Housing is an example of an area ripe for innovation using smart disclosure data. Commercial real estate and rental sites are already actively embracing smart disclosure to make it easier for families to decide where to live using open data, often from federal, state, and local governments. Trulia and Zillow, two popular real estate and rental search sites, for example, leverage data from government agencies to help individuals make informed decisions on where to live. Community groups and coalitions have an opportunity to build on these mainstream housing search innovations by developing the next generation of choice engines tailored to the unique needs of individuals looking for affordable housing options, including filters such as income eligibility, acceptance of Section 8 vouchers, and proximity to social services a family may need.
How to Start Taking Advantage of Open Data, My Data, and Smart Disclosure to Build Stronger Communities
For those who have not begun to incorporate open data, My Data, and smart disclosure into their toolkits, there are simple ways to begin putting valuable data to work immediately in communities. The approaches described below are designed to be accessible to a range of organizations. Some community organizations may choose to use these approaches as part of a comprehensive data strategy. Organizations facing significant capacity constraints can use the list to select small-scale, manageable ways to begin leveraging data as a part of their missions. In addition, community groups can work through coalitions to engage in efforts that require more resources than are available at the local level.
Become a more data-driven organization by leveraging open data, My Data, and smart disclosure
Not only is government opening its data, but increasingly government- and foundation-sponsored community development programs are requiring grant recipients to offer data-driven diagnoses of their local needs, or data-driven assessments of local assets to demonstrate that a plan is workable. Furthermore, federal programs increasingly want recipients to rigorously measure results. Organizations may consider how open data can help them streamline the work of diagnosing need or measuring results. There are a variety of methods to find the most relevant data resources. For example, you can use government open-data search platforms to regularly discover new data sets relevant to your work. Platforms such as the federal government’s Data.gov can help you search for data relevant to your existing programs. Depending on your topic or complexity of the data, you may need to enlist the assistance of your expert allies to locate and process needed data.
Become a data provider yourself—that is, create and/or publish open data, My Data, or smart disclosure data that others can use
Does your organization have data sets that could be valuable if released as open data, made available to individuals as My Data, or used to support smart disclosure? The San Francisco−based nonprofit social service referral system One Degree, for example, has announced that it will publish the database of social service nonprofit organizations and agencies it has built, including customer reviews and feedback. A first step could be taking an inventory of the data assets your organization possesses and prioritizing the release of data sets based on your mission objectives. Outside individuals and groups may have useful insights into which data sets would be valuable. For example, you can write a blog post listing the data sets you maintain and ask stakeholders to comment on which should be released.
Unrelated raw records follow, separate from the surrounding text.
`config.mk`:
```
export PLATFORM = sky130hd
export DESIGN_NAME = mem_access_unit
export DESIGN_NICKNAME = d
export VERILOG_FILES = /design/src/rtl/mem_access_unit.sv
export SDC_FILE = /design/constraint.sdc
export NUM_CORES = 1
export LEC_CHECK = 0
export ABC_AREA = 1
export BUFFER_PORTS_ARGS = -buffer_cell sky130_fd_sc_hd__clkbuf_2
export CORE_MARGIN = 2
export CORE_UTILIZATION = 47
export CTS_CLUSTER_SIZE = 12
export DETAILED_ROUTE_END_ITERATION = 8
export PLACE_DENSITY = 0.78
export SKIP_LAST_GASP = 1
export SLEW_MARGIN = 40
export SYNTH_ARGS = -nofsm -noshare
export SYNTH_HDL_FRONTEND = slang
export SYNTH_SLANG_ARGS = --single-unit
```
`constraint.sdc`:
```
create_clock -name clock -period 1.3 [get_ports clock]
set_input_delay 0.065 -clock clock [delete_from_list [all_inputs] [get_ports clock]]
set_output_delay 0.065 -clock clock [all_outputs]
set_load 0.05 [all_outputs]
```
### config.mk
export PLATFORM = sky130hd
export DESIGN_NAME = vdp_sprite_writer_flat
export DESIGN_NICKNAME = d
export VERILOG_FILES = /design/src/rtl/vdp_sprite_writer_pkg.sv /design/src/rtl/vdp_sprite_writer_if.sv /design/src/rtl/vdp_sprite_writer_axis_bounce.sv /design/src/rtl/vdp_sprite_writer.sv /design/src/flat_wrapper.sv
export SDC_FILE = /design/constraint.sdc
export NUM_CORES = 1
export LEC_CHECK = 0
export ABC_AREA = 1
export BUFFER_PORTS_ARGS = -buffer_cell sky130_fd_sc_hd__buf_2
export CORE_MARGIN = 2
export CORE_UTILIZATION = 55
export DETAILED_ROUTE_END_ITERATION = 10
export GPL_ROUTABILITY_DRIVEN = 0
export PLACE_DENSITY = 0.79
export SETUP_SLACK_MARGIN = 0.15
export SLEW_MARGIN = 20
export SYNTH_ARGS = -nofsm -noshare
export SYNTH_HDL_FRONTEND = slang
export SYNTH_SLANG_ARGS = --single-unit
### constraint.sdc
create_clock -name clk -period 3.8 [get_ports clk]
set_input_delay 0.38 -clock clk [delete_from_list [all_inputs] [get_ports clk]]
set_output_delay 0.38 -clock clk [all_outputs]
set_load 0.005 [all_outputs]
Releasing open data does not have to be difficult given the tools and best practices that have become available in recent years. Becoming a publisher can be as simple as adding several links to your website to download a few valuable data files. For organizations with very large data inventories, off-the-shelf solutions are available for publishing open data catalogs. A number of nongovernmental organizations have used the open source open data platform CKAN, for example, including the community-driven OpenOakland data catalog. Community groups interested in publishing anonymized open data on individuals, or information derived from data about individuals (such as statistical data), should consult with experts—such as nonprofit organizations specialized in open data or privacy—about best practices and legal compliance.
Successful data providers embrace open data or My Data as a core part of organizational culture. Consider developing challenge goals for your organization, such as releasing the underlying data for every report your organization publishes. Or consider adopting an “open-by-default” presumption that all your organization’s data should be made accessible while protecting privacy and security—similar to the new federal Open Data Policy that makes newly generated data sets open by default.
Identify and fill data gaps
You may need new data initiatives to further your organization’s mission. In this case, your organization can identify data gaps and work to fill them. Sometimes an organization can fill these gaps directly, either by collecting and releasing new data sets or funding such collection and release.
Often the needed data sets are already in the government vaults. At the national level, under the terms of the new federal Open Data Policy, any data sets in the agency’s data inventory that can be made publicly available must be listed on the agency’s website to the extent practicable. This includes data sets that can be made publicly available but have not yet been released. Community groups are now able to review data sets that could be released in an easy-to-use catalog on Data.gov and provide feedback to agencies.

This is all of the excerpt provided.